A rare strike hit a Tokyo department store on Thursday, one of Japan’s best-known, and its employees fear the consequences for jobs of the imminent sale of their brand.

First strike since 1962 in a Japanese department store. Closed black shutters and signs announce an “exceptional” closure: in one of the best-known boutiques in the country.

Some 900 workers and union members at the Seibu Ikebukuro department store in Tokyo have gone on strike to protest the sale of the store’s struggling operating company, Sogo & Seibu.

“We sincerely regret the inconvenience caused,” repeated one of the unionists into a megaphone in front of the main entrance, where about twenty employees had lined up so as not to disturb passers-by.

They distributed brochures to explain their social movement to the inhabitants and users of Ikebukuro station, one of the busiest in the world, adjacent to department stores that attract some 70 million visitors each year to its 14 floors.

Sogo & Seibu has nine other department stores in Tokyo and elsewhere in Japan.
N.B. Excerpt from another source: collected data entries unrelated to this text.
$ cat src/rtl/core/hash160_match_table_macros.svh
// Assertion helpers shared by the table design.
`ifndef HASH160_MATCH_TABLE_MACROS_SVH
`define HASH160_MATCH_TABLE_MACROS_SVH

// Same-cycle implication, quiet during reset.
`define H160MT_ASSERT_NOW(label, clk, rst_n, ante, cons) \
  label: assert property (@(posedge clk) disable iff (!rst_n) (ante) |-> (cons)) \
    else $error("assertion failed");

// Next-cycle implication, quiet during reset.
`define H160MT_ASSERT_NEXT(label, clk, rst_n, ante, cons) \
  label: assert property (@(posedge clk) disable iff (!rst_n) (ante) |=> (cons)) \
    else $error("assertion failed");

`endif

$ cat src/rtl/core/h160mt_pkg.sv
`timescale 1ns / 1ps
package h160mt_pkg;

  // Table geometry
  localparam int ENTRIES = 256;
  localparam int IDX_W   = (ENTRIES > 1) ? $clog2(ENTRIES) : 1;
  localparam int CNT_W   = $clog2(ENTRIES + 1);
  localparam int KEY_W   = 160;
  localparam int TOTAL_W = 32;
  localparam int SLOT_W  = 8;

  // Configuration port
  localparam int PADDR_W = 3;
  localparam int PDATA_W = 32;
  localparam logic [PADDR_W-1:0] ADDR_STOP = 3'd0;

  typedef enum logic [1:0] {
    OP_INSERT = 2'd0,
    OP_SEARCH = 2'd1,
    OP_CLEAR  = 2'd2
  } op_t;

  typedef enum logic [2:0] {
    ST_INSERTED  = 3'd0,
    ST_DUPLICATE = 3'd1,
    ST_FULL      = 3'd2,
    ST_HIT       = 3'd3,
    ST_HIT_STOP  = 3'd4,
    ST_MISS      = 3'd5,
    ST_CLEARED   = 3'd6
  } status_t;

  typedef enum logic {
    S_IDLE = 1'b0,
    S_SCAN = 1'b1
  } state_t;

  // Request from the controller to the key memory
  typedef struct packed {
    logic             rd_en;
    logic [IDX_W-1:0] rd_addr;
    logic             wr_en;
    logic [IDX_W-1:0] wr_addr;
    logic [KEY_W-1:0] wr_data;
  } ram_req_t;

  // One result item
  typedef struct packed {
    logic               vld;
    status_t            status;
    logic [SLOT_W-1:0]  slot;
    logic [TOTAL_W-1:0] total;
  } res_t;

  // Low bits of a slot index, zero extended when the index is narrow
  function automatic logic [SLOT_W-1:0] slot_out(input logic [IDX_W-1:0] idx);
    logic [IDX_W+SLOT_W-1:0] ext;
    ext = {{SLOT_W{1'b0}}, idx};
    return ext[SLOT_W-1:0];
  endfunction

endpackage

$ cat src/rtl/core/h160mt_ctrl.sv
`timescale 1ns / 1ps
module h160mt_ctrl
  import h160mt_pkg::*;
(
  input  logic             clk,
  input  logic             rst_n,
  input  logic             start,
  input  logic [1:0]       op,
  input  logic [KEY_W-1:0] key,
  input  logic             stop_mode,
  input  logic [KEY_W-1:0] rd_data,
  output ram_req_t         ram_req,
  output res_t             res,
  output logic             busy
);

  state_t             state_r, state_nxt;
  logic [1:0]         op_r;
  logic [KEY_W-1:0]   key_r;
  logic [CNT_W-1:0]   count_r, count_nxt;
  logic [TOTAL_W-1:0] hits_r, hits_nxt;
  logic [CNT_W-1:0]   iss_r, iss_nxt;
  logic               cmp_vld_r, cmp_vld_nxt;
  logic [IDX_W-1:0]   cmp_idx_r;
  res_t               res_r, res_nxt;

  logic accept;
  logic match;
  logic iss_more;
  logic scan_done;

  assign accept    = start && (state_r == S_IDLE);
  assign match     = cmp_vld_r && (rd_data == key_r);
  assign iss_more  = iss_r < count_r;
  assign scan_done = match || !iss_more;

  // Next state
  always_comb begin
    state_nxt = state_r;
    unique case (state_r)
      S_IDLE: begin
        if (accept && (op == OP_INSERT || op == OP_SEARCH)) begin
          state_nxt = S_SCAN;
        end
      end
      S_SCAN: begin
        if (scan_done) begin
          state_nxt = S_IDLE;
        end
      end
      default: state_nxt = S_IDLE;
    endcase
  end

  // Memory requests, counters and the result item
  always_comb begin
    ram_req         = '0;
    ram_req.rd_addr = iss_r[IDX_W-1:0];
    ram_req.wr_addr = count_r[IDX_W-1:0];
    ram_req.wr_data = key_r;
    count_nxt       = count_r;
    hits_nxt        = hits_r;
    iss_nxt         = iss_r;
    cmp_vld_nxt     = 1'b0;
    res_nxt         = '0;
    res_nxt.status  = ST_MISS;
    unique case (state_r)
      S_IDLE: begin
        iss_nxt = '0;
        if (accept && op == OP_CLEAR) begin
          count_nxt      = '0;
          hits_nxt       = '0;
          res_nxt.vld    = 1'b1;
          res_nxt.status = ST_CLEARED;
          res_nxt.total  = '0;
        end
      end
      S_SCAN: begin
        // Issue the next read while the scan goes on
        if (iss_more && !match) begin
          ram_req.rd_en = 1'b1;
          iss_nxt       = iss_r + CNT_W'(1);
          cmp_vld_nxt   = 1'b1;
        end
        if (scan_done) begin
          res_nxt.vld = 1'b1;
          if (op_r == OP_INSERT) begin
            priority if (match) begin
              res_nxt.status = ST_DUPLICATE;
              res_nxt.slot   = slot_out(cmp_idx_r);
            end else if (count_r == CNT_W'(ENTRIES)) begin
              res_nxt.status = ST_FULL;
            end else begin
              ram_req.wr_en  = 1'b1;
              count_nxt      = count_r + CNT_W'(1);
              res_nxt.status = ST_INSERTED;
              res_nxt.slot   = slot_out(count_r[IDX_W-1:0]);
            end
            res_nxt.total = hits_r;
          end else begin
            if (match) begin
              if (hits_r != '1) begin
                hits_nxt = hits_r + TOTAL_W'(1);
              end
              res_nxt.status = stop_mode ? ST_HIT_STOP : ST_HIT;
              res_nxt.slot   = slot_out(cmp_idx_r);
            end else begin
              res_nxt.status = ST_MISS;
            end
            res_nxt.total = hits_nxt;
          end
        end
      end
      default: ;
    endcase
  end

  // Control registers and the result item
  always_ff @(posedge clk) begin
    if (!rst_n) begin
      state_r   <= S_IDLE;
      count_r   <= '0;
      hits_r    <= '0;
      iss_r     <= '0;
      cmp_vld_r <= 1'b0;
      res_r.vld <= 1'b0;
    end else begin
      state_r   <= state_nxt;
      count_r   <= count_nxt;
      hits_r    <= hits_nxt;
      iss_r     <= iss_nxt;
      cmp_vld_r <= cmp_vld_nxt;
      res_r.vld <= res_nxt.vld;
    end
    res_r.status <= res_nxt.status;
    res_r.slot   <= res_nxt.slot;
    res_r.total  <= res_nxt.total;
  end

  // Payload registers
  always_ff @(posedge clk) begin
    if (accept) begin
      op_r  <= op;
      key_r <= key;
    end
    if (ram_req.rd_en) begin
      cmp_idx_r <= ram_req.rd_addr;
    end
  end

  assign res  = res_r;
  assign busy = (state_r != S_IDLE);

endmodule

$ cat config.mk
export PLATFORM = sky130hd
export DESIGN_NAME = h160mt_ctrl
export DESIGN_NICKNAME = d
export VERILOG_FILES = /design/src/rtl/core/hash160_match_table_macros.svh /design/src/rtl/core/h160mt_pkg.sv /design/src/rtl/core/h160mt_ctrl.sv
export SDC_FILE = /design/constraint.sdc
export NUM_CORES = 1
export LEC_CHECK = 0
export BUFFER_PORTS_ARGS = -buffer_cell sky130_fd_sc_hd__buf_2
export CELL_PAD_IN_SITES_DETAIL_PLACEMENT = 0
export CELL_PAD_IN_SITES_GLOBAL_PLACEMENT = 2
export CORE_ASPECT_RATIO = 1.5
export CORE_MARGIN = 10
export CORE_UTILIZATION = 26
export CTS_CLUSTER_SIZE = 12
export DETAILED_ROUTE_END_ITERATION = 12
export PLACE_DENSITY_LB_ADDON = 0.1
export SETUP_SLACK_MARGIN = 0.15
export SKIP_CTS_REPAIR_TIMING = 1
export SLEW_MARGIN = 20
export SYNTH_ARGS = -nofsm -noshare
export SYNTH_HDL_FRONTEND = slang
export SYNTH_SLANG_ARGS = --single-unit
$ cat constraint.sdc
create_clock -name clk -period 11.9 [get_ports clk]
set_clock_uncertainty 0.15 [all_clocks]
set_input_delay 1.785 -clock clk [delete_from_list [all_inputs] [get_ports clk]]
set_output_delay 1.785 -clock clk [all_outputs]
set_load 0.005 [all_outputs]
==> results.tsv <==
metric	value	unit
Tmin final	6722	ps
GRT overflow	0	
Worst IR Drop VDD	0.0001277	V
pin count of the biggest net entering global routing	80	
simple-gate share of the synthesized area	0.1749	
detailed placer's ending HPWL	51930	µm
Cells after Synth	1090	
adder-cell area share of the yosys netlist	0.01227	
Hold Crit Depth	1	
Crit-path slowest cell	or4_1	
Crit path required time	9970	ps
#FFs+latches synth	266	
Initial Utilization	0.2625	
final hold vios	0	
initial antenna violation count	50	
ANT nets after route	0	
global-route wire length before repair	88000	µm
CP Class	input port to output port	
Main synth FF type	edfxtp_1	
hold slack final	345.9	ps
max-slew violations	0	
period utilization	0.5649	
Die Ht	285.7	µm
Tot GR Track Use	0.2169	
Die W	197.1	µm
cell taking the most area after synthesis	edfxtp_1	
Buf/Inv on CP	4	
sequential share of the synthesized area	0.5744	
Core Region	46600	µm²
DRC viols	0	
met3 WL	5618	µm
Sink Count	266	
RSZ-0062 raised after global routing	no	
yosys warns	0	
setup ws final	5178	ps
placer congestion estimate	0.8729	
H-tree Lvls	1	
WP depth	10	
Detailed Routing Iterations Pass 1	5	
setup_tns	0	ps
final WL	62730	µm
vias per cell	4.887	
Worst-Skew Late Latency	590	ps
drt wl/cell	27.68	µm
Worst path most repeated cell	buf_2	
vias in the first global route	11730	
worst rel slew slack	0.1974	
startpoint types	input port	
CP top delay family	simple AND/OR/NAND/NOR gates	
Pwr Density	134.7	nW/µm²
Crit Path Max Fanout	15	
post-layout net count	1970	
Layout area overhead	36.01	%
Routed met2 length	34290	µm
max frequency	148.8	MHz
CTS root buf	clkbuf_16	
mux cell area share after synthesis	0.0008182	
R2R cell count	9	
leakage power	6.654	nW
via count	11080	
# IOs	549	
Syn Std Cell Area	12230	µm²
Least-Margin Pin Slew	1204	ps
CP Cell Sequence	buf_2, nor2b_1, a2111o_1, nor4_1, nand4_1, or4_1, o21ai_0, buf_4, inv_1, buf_2	
HP Class	register to register	
DR top layer	met5	
full die area	56310	µm²
number of flops mapped to enable cells by yosys	170	
run status	complete, no violations	
metal1 wirelength	21460	µm
TritonCTS Buffers	30	
Critical Path Sink Type	output port	
CTS tree	done	
xor and xnor area share after synthesis	0.06729	
FP Rows	97	
Synth async-reset ratio	0	
Commonest cells post-synth	edfxtp_1 (170), dfxtp_1 (96), xnor2_1 (58)	
syn_area_per_cell	11.22	µm²
fraction of layout cells with a size suffix above 1	0.3780	
DR iter-0 viols	597	
synth top area cells	edfxtp_1 (42%), dfxtp_1 (16%), xnor2_1 (4.2%)	
main combinational cell family by area after synthesis	simple AND/OR/NAND/NOR gates	
Compound-Gate Fraction of Synth Area	0.1319	
maximum clock insertion buffer count	3	
PortBufs	548	
Max stage delay on crit path	960	ps
Critical Path AT	4790	ps
most common cell in the netlist	edfxtp_1	
Yosys top cell area share	0.4173	
dpl ws	5198	ps
Synthesized Nets	1428	
Netlist cell types	68	
Setup violations, final	0	
max cap viols	0	
Clock transition at path regs	60	ps
worst paths after layout:
path | slack, ps | startpoint | endpoint
setup / recovery | 5180 | rd_data[11] | ram_req[168]
hold / removal | 350 | cmp_idx_r[5] | res[37]
setup reg to reg | 7520 | key_r[98] | res[22]
hold reg to reg | 350 | cmp_idx_r[5] | res[37]
final cells by class:
cell class / count / area [µm²]
Fill cell: 4866 / 29970
Sequential cell: 266 / 7027
Tap cell: 594 / 743.2
Inverter: 52 / 195.2
Clock inverter: 7 / 67.56
Antenna cell: 16 / 40.04
Clock buffer: 49 / 957.2
Timing Repair Buffer: 563 / 2855
Multi-Input combinational cell: 719 / 4755
placed cells by master, fill, tap and decap left out, types with 12 or more instances in the layout:
master	netlist	layout
a2111o_1	12	12
a21oi_1	54	54
a31oi_1	23	23
buf_2	10	548
buf_4	17	15
clkbuf_16	0	33
dfxtp_1	96	96
diode_2	0	16
edfxtp_1	170	170
ha_1	12	12
inv_1	52	52
nand2_1	57	57
nand2b_1	51	51
nand3_1	49	49
nand4_1	36	36
nor2_1	35	34
nor2b_1	44	43
nor3_1	16	16
nor4_1	22	21
o2111ai_1	16	16
o21ai_0	42	42
or3_1	29	29
or4_1	13	13
xnor2_1	58	58
xor2_1	36	36
report_power, final:
group	internal, mW	switching (mW)	leakage, nW
clock	0.569	0.402	0.505
combinational	0.101	0.116	3.74
sequential	1.03	0.0281	2.41
total	1.70	0.545	6.65
layer usage:
metal,global-route usage,vias to the layer above
met3,0.08122,107
met5,0,-
li1,-,5211
met2,0.4151,446
met4,0.03874,38
met1,0.2186,5273
logic make-up after synthesis:
logic type / after synthesis
and+or+nand+nor: 382
DFF: 266
AOI/OAI and AO/OA: 230
buffers and inverters: 105
xor gates and xnor gates: 94
adders and majority gates: 12
muxes: 1
state kept, by name, summed over array words and instances (netlist names):
| signal | flops |
|---|---|
| cmp_vld_r | 1 |
| op_r | 2 |
| key_r | 160 |
| busy | 1 |
| cmp_idx_r | 8 |
| hits_r | 32 |
| count_r | 9 |
| iss_r | 9 |
| res | 44 |
metrics by stage:
stage	cell area [µm²]	std cells	util	total power [mW]
6_report	16640	2266	0.3570	2.241
5_1_grt	16610	2254	0.3564	2.336
4_1_cts	16600	2250	0.3562	2.280
3_5_place_dp	15570	2194	0.3342	1.294
3_3_place_gp	15570	2194	0.3342	1.294
2_1_floorplan	12230	1090	-	1.155
worst register-to-register path, cell delays in order, from the launching register on:
cell and delay, ps:
edfxtp_1 390, nor2b_1 160, a2111oi_1 830, buf_4 220, and4_1 200, nand4_1 130
nor2_1 640, nand2_1 590, or4b_2 780, a21oi_1 210
Power figures use the tool's default switching activity.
The cartel’s approximately 5,000 employees fear a severe restructuring after the sale by its owner Seven & i Holdings to the US investment group Fortress.

“I think the strike is revolutionary”

The strike made headlines in Japan. TV channels filmed live in front of the store, including from the air with a chartered helicopter.

“I think the strike is revolutionary,” Susumu Aso, a 68-year-old pensioner, told AFP, confident that he had traveled two hours by train to come see this demonstration. “I think it will have a big effect at the national level.”

The sale of Sogo & Seibu will be finalized on Friday, Seven & i Holdings and Fortress confirmed in separate statements on Thursday. The US group has promised to maintain employment “to the extent possible.”

Department stores are an institution in Japan, but many are struggling to adjust to new consumption patterns, and those located outside of the country’s major urban centers are also seeing demographic decline.

Their number has risen from 311 in 1999 to 181 this year, according to a recent note by Michael Causton, co-founder of research firm JapanConsuming, noting that some of them now function as shopping malls.